*ABOUT THIS TASK*.
Go over the data and copy out each line with "together" in it.

*SUPPLIED RECORDS*.

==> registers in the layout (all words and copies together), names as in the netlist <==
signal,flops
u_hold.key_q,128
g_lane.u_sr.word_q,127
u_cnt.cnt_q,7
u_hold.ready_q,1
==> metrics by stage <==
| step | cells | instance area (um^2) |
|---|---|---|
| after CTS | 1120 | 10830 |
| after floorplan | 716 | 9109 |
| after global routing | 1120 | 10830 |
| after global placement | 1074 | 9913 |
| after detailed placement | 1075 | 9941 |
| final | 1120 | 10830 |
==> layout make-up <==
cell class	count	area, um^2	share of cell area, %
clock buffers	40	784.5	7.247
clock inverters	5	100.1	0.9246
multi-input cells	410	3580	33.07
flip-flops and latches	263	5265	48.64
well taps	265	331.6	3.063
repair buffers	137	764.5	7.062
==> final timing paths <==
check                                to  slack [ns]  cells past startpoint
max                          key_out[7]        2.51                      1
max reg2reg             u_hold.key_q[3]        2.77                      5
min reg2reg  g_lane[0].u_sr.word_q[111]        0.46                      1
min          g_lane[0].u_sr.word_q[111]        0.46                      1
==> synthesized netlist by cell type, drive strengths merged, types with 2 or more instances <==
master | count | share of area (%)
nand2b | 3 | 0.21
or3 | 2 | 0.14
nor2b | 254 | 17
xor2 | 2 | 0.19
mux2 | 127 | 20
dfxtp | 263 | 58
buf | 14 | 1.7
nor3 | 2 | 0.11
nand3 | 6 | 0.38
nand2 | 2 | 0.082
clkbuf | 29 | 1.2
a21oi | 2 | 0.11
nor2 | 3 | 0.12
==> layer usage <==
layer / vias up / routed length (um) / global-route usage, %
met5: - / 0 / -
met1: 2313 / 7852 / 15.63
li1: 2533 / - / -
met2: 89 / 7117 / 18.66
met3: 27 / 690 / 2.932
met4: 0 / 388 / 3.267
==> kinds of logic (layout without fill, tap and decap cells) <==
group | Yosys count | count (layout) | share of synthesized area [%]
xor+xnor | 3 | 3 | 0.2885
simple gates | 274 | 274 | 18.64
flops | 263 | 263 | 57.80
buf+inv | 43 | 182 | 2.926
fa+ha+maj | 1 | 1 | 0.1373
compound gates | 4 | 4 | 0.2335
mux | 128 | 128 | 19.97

---

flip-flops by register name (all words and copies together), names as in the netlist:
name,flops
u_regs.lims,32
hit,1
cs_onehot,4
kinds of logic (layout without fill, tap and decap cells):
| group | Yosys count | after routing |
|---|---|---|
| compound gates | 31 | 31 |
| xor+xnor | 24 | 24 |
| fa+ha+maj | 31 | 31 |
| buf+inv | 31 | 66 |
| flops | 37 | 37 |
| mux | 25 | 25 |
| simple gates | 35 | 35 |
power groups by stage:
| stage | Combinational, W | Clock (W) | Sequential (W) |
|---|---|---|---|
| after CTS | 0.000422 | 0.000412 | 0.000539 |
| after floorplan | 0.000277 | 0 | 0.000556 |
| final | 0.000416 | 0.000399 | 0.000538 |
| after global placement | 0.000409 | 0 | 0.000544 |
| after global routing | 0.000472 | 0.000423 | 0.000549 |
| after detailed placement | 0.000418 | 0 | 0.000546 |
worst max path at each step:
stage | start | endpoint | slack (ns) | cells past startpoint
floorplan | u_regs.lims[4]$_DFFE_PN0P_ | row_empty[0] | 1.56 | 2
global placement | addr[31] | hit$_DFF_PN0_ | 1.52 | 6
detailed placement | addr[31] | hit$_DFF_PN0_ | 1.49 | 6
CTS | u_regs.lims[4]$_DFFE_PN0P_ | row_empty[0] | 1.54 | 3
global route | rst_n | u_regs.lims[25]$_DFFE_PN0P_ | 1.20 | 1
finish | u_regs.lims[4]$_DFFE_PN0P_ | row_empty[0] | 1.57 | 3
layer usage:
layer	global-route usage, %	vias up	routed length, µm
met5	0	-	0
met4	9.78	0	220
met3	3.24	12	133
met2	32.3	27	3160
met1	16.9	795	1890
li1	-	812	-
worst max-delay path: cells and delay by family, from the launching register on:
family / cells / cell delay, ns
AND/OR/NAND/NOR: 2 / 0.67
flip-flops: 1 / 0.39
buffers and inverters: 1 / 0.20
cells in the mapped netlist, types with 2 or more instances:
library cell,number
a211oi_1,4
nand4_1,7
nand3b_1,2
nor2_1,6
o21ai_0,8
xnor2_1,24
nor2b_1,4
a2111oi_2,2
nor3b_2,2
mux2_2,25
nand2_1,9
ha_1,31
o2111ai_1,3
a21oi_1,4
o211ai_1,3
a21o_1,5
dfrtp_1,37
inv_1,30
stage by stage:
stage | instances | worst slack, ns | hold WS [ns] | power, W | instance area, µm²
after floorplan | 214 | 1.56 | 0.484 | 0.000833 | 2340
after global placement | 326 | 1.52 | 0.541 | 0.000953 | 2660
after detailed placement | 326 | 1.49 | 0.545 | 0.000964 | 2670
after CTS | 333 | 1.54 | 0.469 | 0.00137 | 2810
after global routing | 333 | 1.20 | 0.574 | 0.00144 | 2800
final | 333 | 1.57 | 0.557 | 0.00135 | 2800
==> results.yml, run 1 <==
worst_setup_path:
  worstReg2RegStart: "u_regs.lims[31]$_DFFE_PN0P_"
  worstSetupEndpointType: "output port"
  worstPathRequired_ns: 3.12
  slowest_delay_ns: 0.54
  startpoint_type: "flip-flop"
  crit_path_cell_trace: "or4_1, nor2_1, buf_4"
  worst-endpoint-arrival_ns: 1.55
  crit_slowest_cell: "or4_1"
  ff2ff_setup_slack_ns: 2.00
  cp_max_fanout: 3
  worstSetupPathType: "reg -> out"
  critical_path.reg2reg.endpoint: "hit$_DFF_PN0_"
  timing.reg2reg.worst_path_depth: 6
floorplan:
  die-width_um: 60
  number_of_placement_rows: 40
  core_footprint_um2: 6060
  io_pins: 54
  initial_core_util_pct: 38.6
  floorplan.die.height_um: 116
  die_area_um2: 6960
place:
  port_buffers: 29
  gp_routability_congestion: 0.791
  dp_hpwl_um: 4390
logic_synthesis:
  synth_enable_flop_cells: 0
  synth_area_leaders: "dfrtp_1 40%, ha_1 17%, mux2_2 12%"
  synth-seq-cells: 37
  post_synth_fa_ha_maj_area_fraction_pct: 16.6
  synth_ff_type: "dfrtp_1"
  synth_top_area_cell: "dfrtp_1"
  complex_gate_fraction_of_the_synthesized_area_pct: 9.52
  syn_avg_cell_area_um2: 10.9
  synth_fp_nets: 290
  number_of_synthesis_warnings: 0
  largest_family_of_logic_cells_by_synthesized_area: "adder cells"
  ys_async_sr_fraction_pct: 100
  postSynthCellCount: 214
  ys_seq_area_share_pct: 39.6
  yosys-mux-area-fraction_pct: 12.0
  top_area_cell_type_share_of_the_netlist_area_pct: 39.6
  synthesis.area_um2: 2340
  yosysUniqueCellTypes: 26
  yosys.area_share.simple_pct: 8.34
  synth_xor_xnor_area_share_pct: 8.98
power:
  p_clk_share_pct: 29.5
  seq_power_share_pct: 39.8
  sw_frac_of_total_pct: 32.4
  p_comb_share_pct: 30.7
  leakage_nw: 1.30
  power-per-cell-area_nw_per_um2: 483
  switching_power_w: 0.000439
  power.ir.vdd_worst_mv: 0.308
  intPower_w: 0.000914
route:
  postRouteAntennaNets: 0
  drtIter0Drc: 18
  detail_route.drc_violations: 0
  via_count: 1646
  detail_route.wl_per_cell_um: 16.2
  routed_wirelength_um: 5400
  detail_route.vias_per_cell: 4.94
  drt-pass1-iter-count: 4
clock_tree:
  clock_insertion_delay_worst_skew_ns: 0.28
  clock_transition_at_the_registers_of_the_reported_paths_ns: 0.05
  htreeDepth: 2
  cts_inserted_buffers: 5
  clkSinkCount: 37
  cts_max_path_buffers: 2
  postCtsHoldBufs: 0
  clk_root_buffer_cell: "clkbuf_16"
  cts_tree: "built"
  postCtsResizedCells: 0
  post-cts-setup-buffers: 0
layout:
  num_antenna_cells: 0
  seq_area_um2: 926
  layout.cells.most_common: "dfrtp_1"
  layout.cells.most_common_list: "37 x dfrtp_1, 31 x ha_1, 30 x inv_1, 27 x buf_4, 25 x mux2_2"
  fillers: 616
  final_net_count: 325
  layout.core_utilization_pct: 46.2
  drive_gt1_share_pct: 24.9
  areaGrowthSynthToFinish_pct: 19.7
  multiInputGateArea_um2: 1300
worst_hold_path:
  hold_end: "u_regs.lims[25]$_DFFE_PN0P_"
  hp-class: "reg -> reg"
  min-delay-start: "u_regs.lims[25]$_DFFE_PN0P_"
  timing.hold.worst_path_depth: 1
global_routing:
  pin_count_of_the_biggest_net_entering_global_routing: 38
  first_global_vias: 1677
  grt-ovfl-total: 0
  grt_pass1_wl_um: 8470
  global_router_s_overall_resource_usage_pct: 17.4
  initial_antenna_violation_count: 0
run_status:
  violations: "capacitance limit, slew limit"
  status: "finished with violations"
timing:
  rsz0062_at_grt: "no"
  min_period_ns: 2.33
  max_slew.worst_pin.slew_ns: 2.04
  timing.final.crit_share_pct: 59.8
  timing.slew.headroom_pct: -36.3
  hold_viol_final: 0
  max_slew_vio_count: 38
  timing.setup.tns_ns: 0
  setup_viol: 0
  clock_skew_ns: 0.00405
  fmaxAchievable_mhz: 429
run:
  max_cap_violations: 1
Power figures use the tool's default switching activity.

==

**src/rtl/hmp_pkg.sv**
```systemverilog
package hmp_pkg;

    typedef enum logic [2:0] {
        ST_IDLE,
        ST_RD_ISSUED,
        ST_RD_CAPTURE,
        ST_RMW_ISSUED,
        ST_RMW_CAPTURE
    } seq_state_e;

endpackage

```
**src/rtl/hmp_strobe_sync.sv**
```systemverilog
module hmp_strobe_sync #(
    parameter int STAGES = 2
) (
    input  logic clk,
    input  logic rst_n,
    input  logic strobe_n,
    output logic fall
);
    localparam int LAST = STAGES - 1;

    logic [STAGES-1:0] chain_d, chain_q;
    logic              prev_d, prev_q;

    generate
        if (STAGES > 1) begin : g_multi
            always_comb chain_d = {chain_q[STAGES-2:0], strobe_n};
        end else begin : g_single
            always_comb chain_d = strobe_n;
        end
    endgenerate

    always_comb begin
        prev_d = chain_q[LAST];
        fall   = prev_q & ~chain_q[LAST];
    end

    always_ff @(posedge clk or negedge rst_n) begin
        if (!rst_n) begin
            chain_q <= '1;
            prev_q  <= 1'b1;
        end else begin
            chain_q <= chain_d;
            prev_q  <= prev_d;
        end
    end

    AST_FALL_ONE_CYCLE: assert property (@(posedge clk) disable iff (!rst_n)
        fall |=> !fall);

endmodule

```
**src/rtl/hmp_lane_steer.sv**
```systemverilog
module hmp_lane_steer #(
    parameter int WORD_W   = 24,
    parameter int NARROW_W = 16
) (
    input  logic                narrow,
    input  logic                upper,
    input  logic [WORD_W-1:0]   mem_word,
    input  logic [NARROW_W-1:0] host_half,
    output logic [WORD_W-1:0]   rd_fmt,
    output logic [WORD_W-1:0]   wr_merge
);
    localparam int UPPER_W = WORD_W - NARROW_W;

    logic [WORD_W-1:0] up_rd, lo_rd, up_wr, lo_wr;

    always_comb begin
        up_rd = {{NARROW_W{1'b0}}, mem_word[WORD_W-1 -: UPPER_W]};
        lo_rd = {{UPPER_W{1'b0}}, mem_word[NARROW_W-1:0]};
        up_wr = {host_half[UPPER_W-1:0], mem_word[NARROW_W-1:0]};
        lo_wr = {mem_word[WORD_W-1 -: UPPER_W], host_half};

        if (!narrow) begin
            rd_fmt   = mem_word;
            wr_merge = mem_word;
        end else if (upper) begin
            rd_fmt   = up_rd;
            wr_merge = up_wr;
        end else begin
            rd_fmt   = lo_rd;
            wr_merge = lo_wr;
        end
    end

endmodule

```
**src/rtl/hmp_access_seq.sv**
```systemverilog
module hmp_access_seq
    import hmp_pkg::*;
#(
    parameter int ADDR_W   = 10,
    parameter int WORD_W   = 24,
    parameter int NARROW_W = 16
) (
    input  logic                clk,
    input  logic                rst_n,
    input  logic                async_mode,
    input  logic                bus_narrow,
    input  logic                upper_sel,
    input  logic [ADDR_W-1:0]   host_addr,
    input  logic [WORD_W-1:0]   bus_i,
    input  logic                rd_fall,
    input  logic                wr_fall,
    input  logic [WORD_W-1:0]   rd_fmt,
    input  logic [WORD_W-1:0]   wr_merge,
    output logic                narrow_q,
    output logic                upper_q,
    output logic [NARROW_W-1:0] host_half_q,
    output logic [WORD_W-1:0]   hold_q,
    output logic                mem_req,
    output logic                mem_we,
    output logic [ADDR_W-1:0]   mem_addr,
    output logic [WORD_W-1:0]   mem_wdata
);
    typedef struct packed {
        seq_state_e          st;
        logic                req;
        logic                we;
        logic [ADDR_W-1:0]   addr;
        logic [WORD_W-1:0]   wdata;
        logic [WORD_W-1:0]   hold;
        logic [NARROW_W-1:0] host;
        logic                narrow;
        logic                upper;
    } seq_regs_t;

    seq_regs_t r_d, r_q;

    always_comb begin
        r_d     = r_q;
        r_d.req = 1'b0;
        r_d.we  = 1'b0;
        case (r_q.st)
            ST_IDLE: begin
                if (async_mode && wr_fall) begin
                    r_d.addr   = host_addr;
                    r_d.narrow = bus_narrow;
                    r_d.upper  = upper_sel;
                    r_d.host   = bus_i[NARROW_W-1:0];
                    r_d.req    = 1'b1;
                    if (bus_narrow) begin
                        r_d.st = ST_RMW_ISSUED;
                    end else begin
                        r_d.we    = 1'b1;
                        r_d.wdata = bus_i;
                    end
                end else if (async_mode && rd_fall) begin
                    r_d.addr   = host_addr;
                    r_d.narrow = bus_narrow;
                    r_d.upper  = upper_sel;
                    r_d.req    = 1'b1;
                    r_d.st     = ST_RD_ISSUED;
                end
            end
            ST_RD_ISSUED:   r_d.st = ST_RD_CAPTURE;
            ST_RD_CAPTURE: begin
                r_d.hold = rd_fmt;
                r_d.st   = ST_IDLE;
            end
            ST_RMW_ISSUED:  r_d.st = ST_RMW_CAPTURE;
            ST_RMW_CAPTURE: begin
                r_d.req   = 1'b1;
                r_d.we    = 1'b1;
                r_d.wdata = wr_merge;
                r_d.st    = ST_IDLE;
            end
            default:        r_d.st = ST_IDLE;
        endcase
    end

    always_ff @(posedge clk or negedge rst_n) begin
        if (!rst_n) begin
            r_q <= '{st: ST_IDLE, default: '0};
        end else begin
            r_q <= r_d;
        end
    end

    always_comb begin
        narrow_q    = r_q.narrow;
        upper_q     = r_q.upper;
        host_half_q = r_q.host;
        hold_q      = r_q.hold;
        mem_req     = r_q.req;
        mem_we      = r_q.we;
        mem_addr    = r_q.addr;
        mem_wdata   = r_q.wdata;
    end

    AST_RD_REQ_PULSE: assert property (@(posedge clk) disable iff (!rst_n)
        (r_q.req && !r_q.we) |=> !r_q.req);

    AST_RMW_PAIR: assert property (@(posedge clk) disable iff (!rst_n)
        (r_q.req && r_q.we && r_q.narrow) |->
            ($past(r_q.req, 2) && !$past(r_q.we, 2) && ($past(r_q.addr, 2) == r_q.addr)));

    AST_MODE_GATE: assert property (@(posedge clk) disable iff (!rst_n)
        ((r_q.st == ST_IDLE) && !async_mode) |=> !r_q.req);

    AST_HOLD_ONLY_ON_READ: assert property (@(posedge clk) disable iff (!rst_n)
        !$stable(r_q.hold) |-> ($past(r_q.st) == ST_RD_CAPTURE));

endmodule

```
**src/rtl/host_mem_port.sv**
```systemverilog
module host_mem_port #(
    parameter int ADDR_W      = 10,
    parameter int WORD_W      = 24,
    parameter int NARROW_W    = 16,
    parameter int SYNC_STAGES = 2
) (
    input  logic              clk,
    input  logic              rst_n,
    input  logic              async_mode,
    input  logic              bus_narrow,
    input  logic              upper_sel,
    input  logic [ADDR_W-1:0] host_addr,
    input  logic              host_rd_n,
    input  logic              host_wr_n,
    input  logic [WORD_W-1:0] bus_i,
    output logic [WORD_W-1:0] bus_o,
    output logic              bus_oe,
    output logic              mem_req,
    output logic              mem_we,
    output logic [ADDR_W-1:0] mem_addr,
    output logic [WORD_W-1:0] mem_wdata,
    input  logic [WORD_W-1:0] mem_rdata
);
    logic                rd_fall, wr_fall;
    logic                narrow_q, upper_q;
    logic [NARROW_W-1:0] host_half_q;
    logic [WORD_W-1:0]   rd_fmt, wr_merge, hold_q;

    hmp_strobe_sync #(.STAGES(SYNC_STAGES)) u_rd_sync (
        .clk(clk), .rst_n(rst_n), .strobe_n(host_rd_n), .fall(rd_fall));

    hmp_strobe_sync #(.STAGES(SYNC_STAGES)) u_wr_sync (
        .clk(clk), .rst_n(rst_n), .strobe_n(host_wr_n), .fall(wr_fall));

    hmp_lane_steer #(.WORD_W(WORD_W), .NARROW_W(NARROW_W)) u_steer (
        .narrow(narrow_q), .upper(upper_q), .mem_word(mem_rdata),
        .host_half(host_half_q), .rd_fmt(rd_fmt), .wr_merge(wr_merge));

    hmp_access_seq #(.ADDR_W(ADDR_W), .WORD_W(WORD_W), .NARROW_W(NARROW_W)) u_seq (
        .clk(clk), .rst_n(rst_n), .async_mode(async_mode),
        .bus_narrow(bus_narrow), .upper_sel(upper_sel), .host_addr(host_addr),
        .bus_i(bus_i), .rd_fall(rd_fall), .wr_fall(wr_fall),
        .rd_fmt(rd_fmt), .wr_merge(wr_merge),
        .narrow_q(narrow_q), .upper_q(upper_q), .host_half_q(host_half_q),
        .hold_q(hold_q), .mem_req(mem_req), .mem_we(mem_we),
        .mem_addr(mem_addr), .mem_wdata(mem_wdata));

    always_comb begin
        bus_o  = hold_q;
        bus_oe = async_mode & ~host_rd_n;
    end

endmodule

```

*OUTPUT FOR THIS EXERCISE*.
==> registers in the layout (all words and copies together), names as in the netlist <==
flip-flops by register name (all words and copies together), names as in the netlist:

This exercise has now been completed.